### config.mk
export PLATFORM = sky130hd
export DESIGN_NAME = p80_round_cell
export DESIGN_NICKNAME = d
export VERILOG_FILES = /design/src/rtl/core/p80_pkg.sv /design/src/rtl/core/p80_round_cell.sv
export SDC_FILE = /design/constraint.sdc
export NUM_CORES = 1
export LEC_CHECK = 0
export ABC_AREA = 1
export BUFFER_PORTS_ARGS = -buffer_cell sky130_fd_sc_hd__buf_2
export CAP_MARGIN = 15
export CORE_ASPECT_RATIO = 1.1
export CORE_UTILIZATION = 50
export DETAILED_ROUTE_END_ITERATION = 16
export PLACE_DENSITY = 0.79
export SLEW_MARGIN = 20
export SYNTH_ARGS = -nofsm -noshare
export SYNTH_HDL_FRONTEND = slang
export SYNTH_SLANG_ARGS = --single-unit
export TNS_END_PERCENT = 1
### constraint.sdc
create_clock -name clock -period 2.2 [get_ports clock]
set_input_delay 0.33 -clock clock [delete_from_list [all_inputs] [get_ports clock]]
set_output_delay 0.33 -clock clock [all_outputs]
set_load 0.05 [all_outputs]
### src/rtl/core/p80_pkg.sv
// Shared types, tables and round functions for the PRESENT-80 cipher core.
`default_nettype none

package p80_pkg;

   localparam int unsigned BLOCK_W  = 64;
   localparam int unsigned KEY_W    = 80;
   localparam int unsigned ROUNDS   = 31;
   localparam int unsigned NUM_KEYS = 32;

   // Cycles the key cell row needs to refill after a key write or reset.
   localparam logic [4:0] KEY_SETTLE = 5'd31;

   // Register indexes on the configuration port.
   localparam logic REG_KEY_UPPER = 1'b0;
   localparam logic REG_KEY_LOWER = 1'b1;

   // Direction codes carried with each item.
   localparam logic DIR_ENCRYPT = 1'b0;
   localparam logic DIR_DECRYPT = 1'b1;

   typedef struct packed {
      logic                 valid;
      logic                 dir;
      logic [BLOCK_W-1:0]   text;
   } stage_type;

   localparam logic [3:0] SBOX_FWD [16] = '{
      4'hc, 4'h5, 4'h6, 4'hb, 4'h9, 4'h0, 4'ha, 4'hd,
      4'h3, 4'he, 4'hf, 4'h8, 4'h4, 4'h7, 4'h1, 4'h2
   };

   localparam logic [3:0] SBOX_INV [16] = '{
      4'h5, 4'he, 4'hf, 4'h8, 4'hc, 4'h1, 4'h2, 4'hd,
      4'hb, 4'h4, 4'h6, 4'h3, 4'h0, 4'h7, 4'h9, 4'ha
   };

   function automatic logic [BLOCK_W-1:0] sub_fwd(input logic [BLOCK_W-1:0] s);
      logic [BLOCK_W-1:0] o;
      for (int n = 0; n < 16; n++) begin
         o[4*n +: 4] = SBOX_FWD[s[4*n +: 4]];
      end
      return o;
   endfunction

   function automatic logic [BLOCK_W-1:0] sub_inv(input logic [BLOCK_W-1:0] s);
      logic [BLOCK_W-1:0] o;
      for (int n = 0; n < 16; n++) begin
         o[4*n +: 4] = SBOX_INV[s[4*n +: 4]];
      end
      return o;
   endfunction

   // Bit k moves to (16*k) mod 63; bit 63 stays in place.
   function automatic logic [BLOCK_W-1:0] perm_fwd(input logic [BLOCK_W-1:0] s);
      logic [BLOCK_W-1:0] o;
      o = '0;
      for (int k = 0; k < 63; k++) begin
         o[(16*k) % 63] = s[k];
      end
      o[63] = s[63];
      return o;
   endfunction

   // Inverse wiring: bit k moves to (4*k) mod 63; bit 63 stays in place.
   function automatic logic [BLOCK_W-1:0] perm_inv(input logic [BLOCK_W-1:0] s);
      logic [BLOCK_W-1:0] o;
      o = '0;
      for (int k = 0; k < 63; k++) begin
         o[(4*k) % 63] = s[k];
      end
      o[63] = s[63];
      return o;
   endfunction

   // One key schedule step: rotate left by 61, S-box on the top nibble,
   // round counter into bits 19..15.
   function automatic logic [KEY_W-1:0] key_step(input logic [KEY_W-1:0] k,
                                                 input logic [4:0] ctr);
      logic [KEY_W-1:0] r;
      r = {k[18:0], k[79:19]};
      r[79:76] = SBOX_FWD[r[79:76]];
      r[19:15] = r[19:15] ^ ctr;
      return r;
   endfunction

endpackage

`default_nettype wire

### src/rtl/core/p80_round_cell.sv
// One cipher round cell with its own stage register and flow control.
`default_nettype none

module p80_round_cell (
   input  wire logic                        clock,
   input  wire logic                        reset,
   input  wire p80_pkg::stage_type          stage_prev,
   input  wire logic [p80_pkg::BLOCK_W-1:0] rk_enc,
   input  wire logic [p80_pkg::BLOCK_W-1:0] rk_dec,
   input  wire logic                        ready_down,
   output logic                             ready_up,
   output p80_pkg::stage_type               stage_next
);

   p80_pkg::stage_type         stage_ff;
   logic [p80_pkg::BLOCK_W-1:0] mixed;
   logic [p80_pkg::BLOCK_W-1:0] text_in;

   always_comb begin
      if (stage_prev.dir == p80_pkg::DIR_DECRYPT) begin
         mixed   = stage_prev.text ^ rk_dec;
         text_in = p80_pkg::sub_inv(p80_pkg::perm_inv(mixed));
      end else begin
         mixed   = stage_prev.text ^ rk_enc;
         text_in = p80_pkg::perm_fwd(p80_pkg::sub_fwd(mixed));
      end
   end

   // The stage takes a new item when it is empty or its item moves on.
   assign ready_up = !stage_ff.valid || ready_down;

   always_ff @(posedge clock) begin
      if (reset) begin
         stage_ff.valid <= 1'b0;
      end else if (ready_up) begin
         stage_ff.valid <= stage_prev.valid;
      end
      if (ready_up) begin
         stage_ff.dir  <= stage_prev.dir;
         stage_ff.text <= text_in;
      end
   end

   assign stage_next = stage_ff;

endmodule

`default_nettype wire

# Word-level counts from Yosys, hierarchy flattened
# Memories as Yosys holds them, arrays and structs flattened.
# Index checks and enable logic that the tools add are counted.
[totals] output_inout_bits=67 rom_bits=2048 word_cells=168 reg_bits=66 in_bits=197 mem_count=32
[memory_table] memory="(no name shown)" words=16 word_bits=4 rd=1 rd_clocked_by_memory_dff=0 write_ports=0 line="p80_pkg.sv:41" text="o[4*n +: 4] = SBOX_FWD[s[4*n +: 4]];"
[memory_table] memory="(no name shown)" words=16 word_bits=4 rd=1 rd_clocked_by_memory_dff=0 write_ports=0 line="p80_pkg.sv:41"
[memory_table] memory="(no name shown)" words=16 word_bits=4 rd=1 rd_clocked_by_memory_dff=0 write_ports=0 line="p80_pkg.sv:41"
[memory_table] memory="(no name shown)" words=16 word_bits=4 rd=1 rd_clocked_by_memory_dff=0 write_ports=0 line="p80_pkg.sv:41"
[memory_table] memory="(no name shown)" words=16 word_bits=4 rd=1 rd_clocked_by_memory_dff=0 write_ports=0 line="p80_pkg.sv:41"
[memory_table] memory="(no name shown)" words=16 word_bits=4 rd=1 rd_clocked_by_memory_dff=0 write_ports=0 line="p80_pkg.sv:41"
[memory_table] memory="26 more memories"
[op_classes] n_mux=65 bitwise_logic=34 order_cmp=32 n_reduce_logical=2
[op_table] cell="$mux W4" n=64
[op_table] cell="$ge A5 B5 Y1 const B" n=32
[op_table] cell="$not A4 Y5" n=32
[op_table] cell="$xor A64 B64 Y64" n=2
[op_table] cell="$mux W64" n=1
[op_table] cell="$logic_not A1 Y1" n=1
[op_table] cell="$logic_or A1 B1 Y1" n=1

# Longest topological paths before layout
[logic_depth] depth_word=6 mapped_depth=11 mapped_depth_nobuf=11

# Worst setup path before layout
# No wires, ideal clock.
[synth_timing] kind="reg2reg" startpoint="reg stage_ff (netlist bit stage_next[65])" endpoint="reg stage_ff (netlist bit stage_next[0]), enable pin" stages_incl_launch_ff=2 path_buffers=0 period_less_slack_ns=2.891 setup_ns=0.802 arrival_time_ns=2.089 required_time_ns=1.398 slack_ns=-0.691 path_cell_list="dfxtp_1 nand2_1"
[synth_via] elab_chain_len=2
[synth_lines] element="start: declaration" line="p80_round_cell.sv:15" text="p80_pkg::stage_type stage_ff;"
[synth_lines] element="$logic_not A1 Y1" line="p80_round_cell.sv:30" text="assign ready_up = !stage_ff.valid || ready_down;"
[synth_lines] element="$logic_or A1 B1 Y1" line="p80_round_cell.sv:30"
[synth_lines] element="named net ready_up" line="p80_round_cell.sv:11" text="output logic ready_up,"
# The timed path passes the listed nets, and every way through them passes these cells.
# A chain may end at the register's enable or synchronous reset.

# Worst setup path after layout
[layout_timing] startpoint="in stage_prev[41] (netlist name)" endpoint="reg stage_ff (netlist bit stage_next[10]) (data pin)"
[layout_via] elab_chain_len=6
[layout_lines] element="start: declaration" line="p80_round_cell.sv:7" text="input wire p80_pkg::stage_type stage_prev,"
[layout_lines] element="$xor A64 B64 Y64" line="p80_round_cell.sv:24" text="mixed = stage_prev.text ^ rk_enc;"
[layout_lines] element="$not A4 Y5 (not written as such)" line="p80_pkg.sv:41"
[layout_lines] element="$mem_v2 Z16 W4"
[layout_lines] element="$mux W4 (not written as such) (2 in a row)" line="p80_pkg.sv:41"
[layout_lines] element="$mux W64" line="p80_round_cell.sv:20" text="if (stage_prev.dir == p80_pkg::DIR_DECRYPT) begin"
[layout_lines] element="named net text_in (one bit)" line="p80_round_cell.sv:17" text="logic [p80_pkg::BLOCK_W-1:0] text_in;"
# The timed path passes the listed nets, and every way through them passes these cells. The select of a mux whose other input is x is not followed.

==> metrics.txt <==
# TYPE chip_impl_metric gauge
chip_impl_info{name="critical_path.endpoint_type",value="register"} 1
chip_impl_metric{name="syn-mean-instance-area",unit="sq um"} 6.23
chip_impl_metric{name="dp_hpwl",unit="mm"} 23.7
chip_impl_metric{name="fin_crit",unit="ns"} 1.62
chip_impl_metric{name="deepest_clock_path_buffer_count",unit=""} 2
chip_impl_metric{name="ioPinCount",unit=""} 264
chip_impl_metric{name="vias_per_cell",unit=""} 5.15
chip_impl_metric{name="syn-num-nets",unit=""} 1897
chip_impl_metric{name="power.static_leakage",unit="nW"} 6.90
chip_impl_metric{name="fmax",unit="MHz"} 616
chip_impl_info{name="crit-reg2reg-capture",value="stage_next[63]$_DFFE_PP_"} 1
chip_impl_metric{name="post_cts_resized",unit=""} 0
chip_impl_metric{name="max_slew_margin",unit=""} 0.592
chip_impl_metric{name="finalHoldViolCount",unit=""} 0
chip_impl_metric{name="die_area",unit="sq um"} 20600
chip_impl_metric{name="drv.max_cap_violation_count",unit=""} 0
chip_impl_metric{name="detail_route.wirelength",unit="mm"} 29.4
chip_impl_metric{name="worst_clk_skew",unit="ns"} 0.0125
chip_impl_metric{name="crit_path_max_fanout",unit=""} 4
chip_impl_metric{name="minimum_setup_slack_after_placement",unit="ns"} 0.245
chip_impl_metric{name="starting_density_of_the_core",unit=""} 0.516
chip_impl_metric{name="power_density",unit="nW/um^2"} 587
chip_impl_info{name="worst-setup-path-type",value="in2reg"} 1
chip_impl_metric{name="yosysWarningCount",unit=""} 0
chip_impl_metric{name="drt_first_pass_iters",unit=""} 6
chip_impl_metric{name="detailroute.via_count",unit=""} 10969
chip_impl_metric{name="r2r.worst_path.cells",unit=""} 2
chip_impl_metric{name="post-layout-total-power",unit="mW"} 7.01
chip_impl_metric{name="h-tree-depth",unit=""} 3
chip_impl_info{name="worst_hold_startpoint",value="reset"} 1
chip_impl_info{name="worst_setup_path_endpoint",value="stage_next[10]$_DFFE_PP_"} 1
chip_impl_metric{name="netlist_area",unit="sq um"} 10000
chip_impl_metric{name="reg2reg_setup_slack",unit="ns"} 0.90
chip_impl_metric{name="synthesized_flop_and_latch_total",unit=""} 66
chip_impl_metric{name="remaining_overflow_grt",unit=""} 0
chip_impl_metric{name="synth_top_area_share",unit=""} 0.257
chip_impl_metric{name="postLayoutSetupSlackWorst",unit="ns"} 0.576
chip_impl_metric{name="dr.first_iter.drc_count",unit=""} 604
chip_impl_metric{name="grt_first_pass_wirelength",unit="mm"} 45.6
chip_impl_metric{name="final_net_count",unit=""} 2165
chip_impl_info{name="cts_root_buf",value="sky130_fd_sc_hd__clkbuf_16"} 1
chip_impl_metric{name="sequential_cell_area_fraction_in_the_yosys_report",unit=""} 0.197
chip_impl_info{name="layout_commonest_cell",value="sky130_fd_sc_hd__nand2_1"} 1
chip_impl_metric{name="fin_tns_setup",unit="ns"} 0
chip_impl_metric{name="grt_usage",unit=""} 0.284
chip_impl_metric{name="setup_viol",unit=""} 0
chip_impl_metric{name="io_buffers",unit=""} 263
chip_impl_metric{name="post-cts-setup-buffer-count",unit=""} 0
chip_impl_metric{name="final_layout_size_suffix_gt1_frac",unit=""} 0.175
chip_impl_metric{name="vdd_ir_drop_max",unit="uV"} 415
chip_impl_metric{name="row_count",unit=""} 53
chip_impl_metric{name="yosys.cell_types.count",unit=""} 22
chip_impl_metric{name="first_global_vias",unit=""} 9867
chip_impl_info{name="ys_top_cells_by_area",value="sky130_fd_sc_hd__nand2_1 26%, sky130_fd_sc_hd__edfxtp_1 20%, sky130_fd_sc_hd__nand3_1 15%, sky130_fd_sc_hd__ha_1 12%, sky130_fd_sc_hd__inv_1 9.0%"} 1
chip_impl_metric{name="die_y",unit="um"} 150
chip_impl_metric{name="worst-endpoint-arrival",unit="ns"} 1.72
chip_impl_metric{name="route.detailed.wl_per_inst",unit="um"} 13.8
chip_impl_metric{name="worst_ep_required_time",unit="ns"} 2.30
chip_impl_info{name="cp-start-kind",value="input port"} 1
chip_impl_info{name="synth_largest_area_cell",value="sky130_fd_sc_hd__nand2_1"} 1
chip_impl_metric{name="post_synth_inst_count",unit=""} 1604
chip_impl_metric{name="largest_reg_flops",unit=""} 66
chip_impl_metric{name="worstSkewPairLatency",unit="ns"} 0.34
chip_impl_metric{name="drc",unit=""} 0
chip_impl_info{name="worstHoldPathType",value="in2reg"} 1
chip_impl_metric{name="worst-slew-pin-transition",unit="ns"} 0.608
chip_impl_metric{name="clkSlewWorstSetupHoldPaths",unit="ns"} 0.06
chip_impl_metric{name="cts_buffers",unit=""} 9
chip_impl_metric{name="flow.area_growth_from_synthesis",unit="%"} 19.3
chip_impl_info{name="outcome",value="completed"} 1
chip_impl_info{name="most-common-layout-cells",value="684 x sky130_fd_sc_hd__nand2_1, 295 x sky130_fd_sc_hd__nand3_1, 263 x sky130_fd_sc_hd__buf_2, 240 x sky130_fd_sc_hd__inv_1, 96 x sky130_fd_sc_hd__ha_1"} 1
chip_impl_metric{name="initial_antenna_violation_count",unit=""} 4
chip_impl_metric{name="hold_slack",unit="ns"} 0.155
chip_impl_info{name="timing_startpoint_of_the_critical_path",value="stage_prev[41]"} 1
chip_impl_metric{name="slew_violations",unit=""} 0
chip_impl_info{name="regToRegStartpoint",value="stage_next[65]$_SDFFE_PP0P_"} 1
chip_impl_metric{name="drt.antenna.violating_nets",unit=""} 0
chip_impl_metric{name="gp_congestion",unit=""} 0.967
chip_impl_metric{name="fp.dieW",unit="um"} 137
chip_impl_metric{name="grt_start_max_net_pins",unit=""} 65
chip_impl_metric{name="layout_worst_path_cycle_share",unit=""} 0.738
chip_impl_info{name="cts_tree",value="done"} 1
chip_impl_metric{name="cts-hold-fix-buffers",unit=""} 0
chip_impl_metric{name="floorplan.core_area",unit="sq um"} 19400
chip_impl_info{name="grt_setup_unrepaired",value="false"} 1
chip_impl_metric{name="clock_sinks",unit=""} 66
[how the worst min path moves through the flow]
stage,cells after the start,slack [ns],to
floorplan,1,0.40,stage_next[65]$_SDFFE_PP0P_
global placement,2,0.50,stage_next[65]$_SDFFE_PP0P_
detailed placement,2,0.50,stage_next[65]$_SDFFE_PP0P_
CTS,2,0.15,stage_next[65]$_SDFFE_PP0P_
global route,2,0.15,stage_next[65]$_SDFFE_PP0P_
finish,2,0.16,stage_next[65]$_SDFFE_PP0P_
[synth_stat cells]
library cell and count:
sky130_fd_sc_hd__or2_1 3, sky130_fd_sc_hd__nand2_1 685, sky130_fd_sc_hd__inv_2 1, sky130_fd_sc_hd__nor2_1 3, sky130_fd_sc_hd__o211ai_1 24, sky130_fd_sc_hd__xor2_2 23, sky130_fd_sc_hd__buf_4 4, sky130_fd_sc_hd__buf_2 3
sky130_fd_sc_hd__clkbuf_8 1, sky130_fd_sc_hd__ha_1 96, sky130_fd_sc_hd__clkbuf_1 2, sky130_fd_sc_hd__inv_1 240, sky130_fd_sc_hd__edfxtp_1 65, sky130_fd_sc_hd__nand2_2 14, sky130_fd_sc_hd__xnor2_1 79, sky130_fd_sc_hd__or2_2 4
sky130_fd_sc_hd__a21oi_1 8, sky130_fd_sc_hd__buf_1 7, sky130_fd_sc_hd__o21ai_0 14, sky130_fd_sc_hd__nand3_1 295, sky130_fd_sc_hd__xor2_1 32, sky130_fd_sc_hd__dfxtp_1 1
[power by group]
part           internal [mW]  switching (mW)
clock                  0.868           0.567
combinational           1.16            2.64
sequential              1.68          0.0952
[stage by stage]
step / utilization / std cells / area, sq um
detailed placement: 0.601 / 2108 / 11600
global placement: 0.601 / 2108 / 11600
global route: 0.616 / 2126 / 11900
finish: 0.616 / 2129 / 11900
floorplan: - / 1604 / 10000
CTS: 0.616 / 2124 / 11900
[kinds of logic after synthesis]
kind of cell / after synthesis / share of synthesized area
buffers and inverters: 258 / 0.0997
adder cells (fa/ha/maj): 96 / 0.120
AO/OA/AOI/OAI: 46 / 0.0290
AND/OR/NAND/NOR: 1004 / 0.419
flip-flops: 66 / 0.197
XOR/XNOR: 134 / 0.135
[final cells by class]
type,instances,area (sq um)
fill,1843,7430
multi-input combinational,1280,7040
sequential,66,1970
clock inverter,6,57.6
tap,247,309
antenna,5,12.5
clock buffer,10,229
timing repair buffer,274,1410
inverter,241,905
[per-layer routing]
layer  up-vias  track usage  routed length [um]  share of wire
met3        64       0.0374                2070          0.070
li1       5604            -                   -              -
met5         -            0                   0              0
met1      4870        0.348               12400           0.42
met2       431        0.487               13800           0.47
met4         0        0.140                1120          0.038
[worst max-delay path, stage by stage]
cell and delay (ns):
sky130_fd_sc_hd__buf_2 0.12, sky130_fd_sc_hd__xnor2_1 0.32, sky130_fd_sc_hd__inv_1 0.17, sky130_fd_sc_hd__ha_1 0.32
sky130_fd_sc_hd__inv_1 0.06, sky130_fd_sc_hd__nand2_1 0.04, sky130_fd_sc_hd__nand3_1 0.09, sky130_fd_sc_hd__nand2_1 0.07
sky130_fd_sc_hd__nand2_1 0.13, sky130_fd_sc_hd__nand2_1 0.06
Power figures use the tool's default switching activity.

..........

**What you have to do:** Select, from the listing, all lines that include the word "cipher".

**Expected answer:**
// Shared types, tables and round functions for the PRESENT-80 cipher core.
// One cipher round cell with its own stage register and flow control.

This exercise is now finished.